▶ AIM OF THE TASK: Return exactly the lines below, starting with the one that has "-- how the worst" and going on through the one that has "other,1,2,0.000259".

Collected data:

File: src/rtl/vc_arbmux_rr_arbiter.sv
// Packet-locking VC arbiter: holds the owner while locked, otherwise fixed-priority
// or round-robin search starting at ptr.
module rr_arbiter
   import noc_pkg::*;
#(
   parameter  int N       = NUM_VC_DEF,
   parameter  bit RR_MODE = 1'b1,
   localparam int W       = vch_w(N)
) (
   input  logic [N-1:0] req_i,
   input  logic [W-1:0] ptr_i,
   input  logic         lock_i,
   input  logic [W-1:0] owner_i,
   output logic [N-1:0] gnt_o,
   output logic [W-1:0] idx_o
);

   logic found;

   always_comb begin
      gnt_o = '0;
      idx_o = '0;
      found = 1'b0;
      if (lock_i) begin
         // A locked owner without a flit yields a bubble rather than letting another VC interleave.
         if (req_i[owner_i]) begin
            gnt_o[owner_i] = 1'b1;
            idx_o          = owner_i;
         end
      end else if (RR_MODE) begin
         for (int k = 0; k < N; k++) begin
            if (!found && req_i[(int'(ptr_i) + k) % N]) begin
               found                          = 1'b1;
               gnt_o[(int'(ptr_i) + k) % N] = 1'b1;
               idx_o                          = W'((int'(ptr_i) + k) % N);
            end
         end
      end else begin
         for (int k = 0; k < N; k++) begin
            if (!found && req_i[k]) begin
               found    = 1'b1;
               gnt_o[k] = 1'b1;
               idx_o    = W'(k);
            end
         end
      end
   end

endmodule

File: src/rtl/vc_arbmux.sv
// Router input-port VC arbiter/mux: packet-locked grant feeding a registered
// valid/ready output stage toward the crossbar.
module vc_arbmux
   import noc_pkg::*;
#(
   parameter  int NUM_VC     = NUM_VC_DEF,
   parameter  int DATA_WIDTH = DATA_WIDTH_DEF,
   parameter  int PORT_NUM   = PORT_NUM_DEF,
   parameter  bit RR_MODE    = 1'b1,
   localparam int VCH_W      = vch_w(NUM_VC)
) (
   input  logic                         clk,
   input  logic                         reset,
   input  logic [NUM_VC-1:0]            req,
   input  logic [NUM_VC-1:0]            tail,
   input  logic [NUM_VC*DATA_WIDTH-1:0] idata,
   input  logic [NUM_VC*PORT_NUM-1:0]   iport,
   output logic [NUM_VC-1:0]            vcsel,
   output logic [NUM_VC-1:0]            pop,
   output logic                         ovalid,
   input  logic                         oready,
   output logic [DATA_WIDTH-1:0]        odata,
   output logic [VCH_W-1:0]             ovch,
   output logic [PORT_NUM-1:0]          oport,
   output logic                         otail,
   output logic                         req_any
);

   logic                  lock_q,   lock_d;
   logic [VCH_W-1:0]      owner_q,  owner_d;
   logic [VCH_W-1:0]      ptr_q,    ptr_d;
   logic                  ovalid_q, ovalid_d;
   logic [DATA_WIDTH-1:0] odata_q,  odata_d;
   logic [VCH_W-1:0]      ovch_q,   ovch_d;
   logic [PORT_NUM-1:0]   oport_q,  oport_d;
   logic                  otail_q,  otail_d;

   logic [NUM_VC-1:0]     gnt;
   logic [VCH_W-1:0]      sel;
   logic                  space;
   logic                  fire;

   rr_arbiter #(
      .N       (NUM_VC),
      .RR_MODE (RR_MODE)
   ) u_arb (
      .req_i   (req),
      .ptr_i   (ptr_q),
      .lock_i  (lock_q),
      .owner_i (owner_q),
      .gnt_o   (gnt),
      .idx_o   (sel)
   );

   // Grant is forced off during reset so upstream buffers never see a pop then.
   assign vcsel   = reset ? gnt : '0;
   assign space   = !ovalid_q || oready;
   assign fire    = (|vcsel) && space;
   assign pop     = vcsel & {NUM_VC{fire}};
   assign req_any = |req;

   always_comb begin
      lock_d   = lock_q;
      owner_d  = owner_q;
      ptr_d    = ptr_q;
      ovalid_d = ovalid_q && !oready;
      odata_d  = odata_q;
      ovch_d   = ovch_q;
      oport_d  = oport_q;
      otail_d  = otail_q;
      if (fire) begin
         ovalid_d = 1'b1;
         odata_d  = idata[int'(sel)*DATA_WIDTH +: DATA_WIDTH];
         oport_d  = iport[int'(sel)*PORT_NUM +: PORT_NUM];
         otail_d  = tail[sel];
         ovch_d   = sel;
         if (tail[sel]) begin
            lock_d = 1'b0;
            // The round-robin pointer only advances once a whole packet has gone.
            if (RR_MODE) begin
               ptr_d = (int'(sel) == NUM_VC - 1) ? '0 : sel + VCH_W'(1);
            end
         end else begin
            lock_d  = 1'b1;
            owner_d = sel;
         end
      end
   end

   always_ff @(posedge clk) begin
      if (!reset) begin
         lock_q   <= 1'b0;
         owner_q  <= '0;
         ptr_q    <= '0;
         ovalid_q <= 1'b0;
         odata_q  <= '0;
         ovch_q   <= '0;
         oport_q  <= '0;
         otail_q  <= 1'b0;
      end else begin
         lock_q   <= lock_d;
         owner_q  <= owner_d;
         ptr_q    <= ptr_d;
         ovalid_q <= ovalid_d;
         odata_q  <= odata_d;
         ovch_q   <= ovch_d;
         oport_q  <= oport_d;
         otail_q  <= otail_d;
      end
   end

   assign ovalid = ovalid_q;
   assign odata  = odata_q;
   assign ovch   = ovch_q;
   assign oport  = oport_q;
   assign otail  = otail_q;

endmodule

File: config.mk
export PLATFORM = sky130hd
export DESIGN_NAME = vc_arbmux
export DESIGN_NICKNAME = d
export VERILOG_FILES = /design/src/rtl/noc_pkg.sv /design/src/rtl/vc_arbmux_rr_arbiter.sv /design/src/rtl/vc_arbmux.sv
export SDC_FILE = /design/constraint.sdc
export NUM_CORES = 1
export LEC_CHECK = 0
export CAP_MARGIN = 20
export CORE_UTILIZATION = 42
export DETAILED_ROUTE_END_ITERATION = 7
export PLACE_DENSITY = 0.93
export SKIP_CTS_REPAIR_TIMING = 1
export SLEW_MARGIN = 20
export SYNTH_ARGS = -nofsm -noshare
export SYNTH_HDL_FRONTEND = slang
export SYNTH_SLANG_ARGS = --single-unit
File: constraint.sdc
create_clock -name clk -period 8.74 [get_ports clk]
set_input_delay 1.311 -clock clk [delete_from_list [all_inputs] [get_ports clk]]
set_output_delay 1.311 -clock clk [all_outputs]
set_load 0.02 [all_outputs]
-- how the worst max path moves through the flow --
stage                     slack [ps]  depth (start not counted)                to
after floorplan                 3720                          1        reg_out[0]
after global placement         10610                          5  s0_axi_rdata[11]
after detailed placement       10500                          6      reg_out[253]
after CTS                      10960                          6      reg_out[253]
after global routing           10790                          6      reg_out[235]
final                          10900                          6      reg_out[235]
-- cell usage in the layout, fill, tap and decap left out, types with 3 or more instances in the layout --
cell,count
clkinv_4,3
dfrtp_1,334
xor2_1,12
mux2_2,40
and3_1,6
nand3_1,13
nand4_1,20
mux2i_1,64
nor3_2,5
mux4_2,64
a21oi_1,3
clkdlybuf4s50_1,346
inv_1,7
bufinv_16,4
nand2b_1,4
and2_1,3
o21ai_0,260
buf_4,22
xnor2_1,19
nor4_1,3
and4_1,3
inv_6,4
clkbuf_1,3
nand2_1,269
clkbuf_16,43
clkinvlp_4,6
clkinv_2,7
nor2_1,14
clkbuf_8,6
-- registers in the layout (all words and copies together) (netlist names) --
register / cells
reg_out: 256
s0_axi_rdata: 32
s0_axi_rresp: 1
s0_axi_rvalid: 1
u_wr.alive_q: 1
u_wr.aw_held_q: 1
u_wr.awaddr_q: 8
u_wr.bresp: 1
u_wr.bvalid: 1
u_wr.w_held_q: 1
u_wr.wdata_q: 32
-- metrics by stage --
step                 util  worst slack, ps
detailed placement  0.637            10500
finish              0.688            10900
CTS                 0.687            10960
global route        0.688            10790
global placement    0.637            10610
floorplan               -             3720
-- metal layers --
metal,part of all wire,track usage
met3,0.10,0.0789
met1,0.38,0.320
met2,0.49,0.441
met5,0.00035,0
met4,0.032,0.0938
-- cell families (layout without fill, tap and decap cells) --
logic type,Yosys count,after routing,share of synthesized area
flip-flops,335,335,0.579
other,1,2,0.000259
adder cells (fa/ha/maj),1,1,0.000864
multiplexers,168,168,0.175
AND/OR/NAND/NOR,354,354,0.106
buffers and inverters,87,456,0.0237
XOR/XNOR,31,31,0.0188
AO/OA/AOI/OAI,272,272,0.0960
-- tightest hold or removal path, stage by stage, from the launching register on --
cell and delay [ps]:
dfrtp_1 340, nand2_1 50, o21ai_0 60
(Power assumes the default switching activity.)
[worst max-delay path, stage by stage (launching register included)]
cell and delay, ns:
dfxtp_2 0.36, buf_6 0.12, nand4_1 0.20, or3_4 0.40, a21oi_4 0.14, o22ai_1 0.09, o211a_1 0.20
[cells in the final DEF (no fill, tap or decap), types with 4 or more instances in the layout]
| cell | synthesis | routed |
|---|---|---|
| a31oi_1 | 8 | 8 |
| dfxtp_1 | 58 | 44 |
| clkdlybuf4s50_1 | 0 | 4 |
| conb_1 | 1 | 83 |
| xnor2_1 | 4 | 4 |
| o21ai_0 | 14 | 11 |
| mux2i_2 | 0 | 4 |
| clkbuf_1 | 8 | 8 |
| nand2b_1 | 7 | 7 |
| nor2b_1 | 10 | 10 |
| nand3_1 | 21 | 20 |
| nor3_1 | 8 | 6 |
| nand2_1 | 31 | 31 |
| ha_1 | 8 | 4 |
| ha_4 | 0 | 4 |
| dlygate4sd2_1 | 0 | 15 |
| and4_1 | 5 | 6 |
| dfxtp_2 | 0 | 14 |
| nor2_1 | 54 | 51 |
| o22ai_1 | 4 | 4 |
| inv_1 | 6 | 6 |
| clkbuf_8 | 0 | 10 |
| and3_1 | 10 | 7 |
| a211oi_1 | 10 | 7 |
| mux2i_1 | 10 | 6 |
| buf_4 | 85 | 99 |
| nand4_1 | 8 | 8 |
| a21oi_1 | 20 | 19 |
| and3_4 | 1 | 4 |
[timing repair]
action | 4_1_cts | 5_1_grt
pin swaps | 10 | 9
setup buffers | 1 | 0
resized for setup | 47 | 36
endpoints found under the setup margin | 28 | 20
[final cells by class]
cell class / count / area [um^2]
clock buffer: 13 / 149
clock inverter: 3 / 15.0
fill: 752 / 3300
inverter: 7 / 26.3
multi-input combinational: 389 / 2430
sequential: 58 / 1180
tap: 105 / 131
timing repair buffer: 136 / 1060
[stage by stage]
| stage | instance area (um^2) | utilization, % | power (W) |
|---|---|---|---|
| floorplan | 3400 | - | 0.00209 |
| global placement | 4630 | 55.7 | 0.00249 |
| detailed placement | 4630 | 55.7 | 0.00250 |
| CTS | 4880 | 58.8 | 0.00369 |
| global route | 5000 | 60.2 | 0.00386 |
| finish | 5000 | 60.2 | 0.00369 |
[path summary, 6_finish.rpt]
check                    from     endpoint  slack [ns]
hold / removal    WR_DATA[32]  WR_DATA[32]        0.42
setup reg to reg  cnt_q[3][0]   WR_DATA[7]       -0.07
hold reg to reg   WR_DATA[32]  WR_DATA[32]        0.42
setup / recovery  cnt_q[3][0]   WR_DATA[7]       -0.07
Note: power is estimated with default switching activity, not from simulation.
### src/rtl/blinky_mc.sv
`timescale 1ns/1ps
// Multi-channel LED blinker: one staging register feeds NCH independent
// channels, each holding OFF / ON / BLINK / BURST behaviour.

module blinky_mc_ch #(
    parameter int PW = 16,
    parameter int BW = 8
) (
    input  logic          clk_i,
    input  logic          rst_ni,
    input  logic          en_i,
    input  logic          apply_i,
    input  logic [1:0]    mode_i,
    input  logic [PW-1:0] period_i,
    input  logic [PW-1:0] duty_i,
    input  logic [BW-1:0] burst_i,
    output logic          blinky_o,
    output logic          done_o
);
    localparam logic [1:0] S_IDLE  = 2'd0;
    localparam logic [1:0] S_SOLID = 2'd1;
    localparam logic [1:0] S_RUN   = 2'd2;
    localparam logic [1:0] S_DONE  = 2'd3;

    logic [1:0]    r_state;
    logic          r_burst_mode;
    logic [PW-1:0] r_period;
    logic [PW-1:0] r_duty;
    logic [BW-1:0] r_nburst;
    logic [PW-1:0] r_cnt;
    logic [BW-1:0] r_bcnt;
    logic          r_blinky;
    logic          r_done;

    logic          w_wrap;
    logic [PW-1:0] w_cnt_nxt;
    logic [BW-1:0] w_bcnt_nxt;
    logic          w_last;

    assign w_wrap     = (r_cnt == r_period);
    assign w_cnt_nxt  = w_wrap ? '0 : r_cnt + 1'b1;
    assign w_bcnt_nxt = r_bcnt + 1'b1;
    assign w_last     = r_burst_mode && w_wrap && (w_bcnt_nxt == r_nburst);

    // Apply takes priority over run progress, so a config landing on the
    // burst-completion edge suppresses that done pulse.
    always_ff @(posedge clk_i or negedge rst_ni) begin
        if (!rst_ni) begin
            r_state      <= S_IDLE;
            r_burst_mode <= 1'b0;
            r_period     <= '0;
            r_duty       <= '0;
            r_nburst     <= '0;
            r_cnt        <= '0;
            r_bcnt       <= '0;
            r_blinky     <= 1'b0;
            r_done       <= 1'b0;
        end else begin
            r_done <= 1'b0;
            if (apply_i) begin
                r_burst_mode <= (mode_i == 2'b11);
                r_period     <= period_i;
                r_duty       <= duty_i;
                r_nburst     <= burst_i;
                r_cnt        <= '0;
                r_bcnt       <= '0;
                case (mode_i)
                    2'b00: begin
                        r_state  <= S_IDLE;
                        r_blinky <= 1'b0;
                    end
                    2'b01: begin
                        r_state  <= S_SOLID;
                        r_blinky <= 1'b1;
                    end
                    2'b10: begin
                        r_state  <= S_RUN;
                        r_blinky <= (duty_i != '0);
                    end
                    2'b11: begin
                        if (burst_i == '0) begin
                            r_state  <= S_DONE;
                            r_blinky <= 1'b0;
                            r_done   <= 1'b1;
                        end else begin
                            r_state  <= S_RUN;
                            r_blinky <= (duty_i != '0);
                        end
                    end
                endcase
            end else if (r_state == S_RUN && en_i) begin
                r_cnt <= w_cnt_nxt;
                if (r_burst_mode && w_wrap)
                    r_bcnt <= w_bcnt_nxt;
                if (w_last) begin
                    r_state  <= S_DONE;
                    r_blinky <= 1'b0;
                    r_done   <= 1'b1;
                end else begin
                    r_blinky <= (w_cnt_nxt < r_duty);
                end
            end
        end
    end

    assign blinky_o = r_blinky;
    assign done_o   = r_done;
endmodule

▶ REPLY TO THE TASK:
-- how the worst max path moves through the flow --
stage                     slack [ps]  depth (start not counted)                to
after floorplan                 3720                          1        reg_out[0]
after global placement         10610                          5  s0_axi_rdata[11]
after detailed placement       10500                          6      reg_out[253]
after CTS                      10960                          6      reg_out[253]
after global routing           10790                          6      reg_out[235]
final                          10900                          6      reg_out[235]
-- cell usage in the layout, fill, tap and decap left out, types with 3 or more instances in the layout --
cell,count
clkinv_4,3
dfrtp_1,334
xor2_1,12
mux2_2,40
and3_1,6
nand3_1,13
nand4_1,20
mux2i_1,64
nor3_2,5
mux4_2,64
a21oi_1,3
clkdlybuf4s50_1,346
inv_1,7
bufinv_16,4
nand2b_1,4
and2_1,3
o21ai_0,260
buf_4,22
xnor2_1,19
nor4_1,3
and4_1,3
inv_6,4
clkbuf_1,3
nand2_1,269
clkbuf_16,43
clkinvlp_4,6
clkinv_2,7
nor2_1,14
clkbuf_8,6
-- registers in the layout (all words and copies together) (netlist names) --
register / cells
reg_out: 256
s0_axi_rdata: 32
s0_axi_rresp: 1
s0_axi_rvalid: 1
u_wr.alive_q: 1
u_wr.aw_held_q: 1
u_wr.awaddr_q: 8
u_wr.bresp: 1
u_wr.bvalid: 1
u_wr.w_held_q: 1
u_wr.wdata_q: 32
-- metrics by stage --
step                 util  worst slack, ps
detailed placement  0.637            10500
finish              0.688            10900
CTS                 0.687            10960
global route        0.688            10790
global placement    0.637            10610
floorplan               -             3720
-- metal layers --
metal,part of all wire,track usage
met3,0.10,0.0789
met1,0.38,0.320
met2,0.49,0.441
met5,0.00035,0
met4,0.032,0.0938
-- cell families (layout without fill, tap and decap cells) --
logic type,Yosys count,after routing,share of synthesized area
flip-flops,335,335,0.579
other,1,2,0.000259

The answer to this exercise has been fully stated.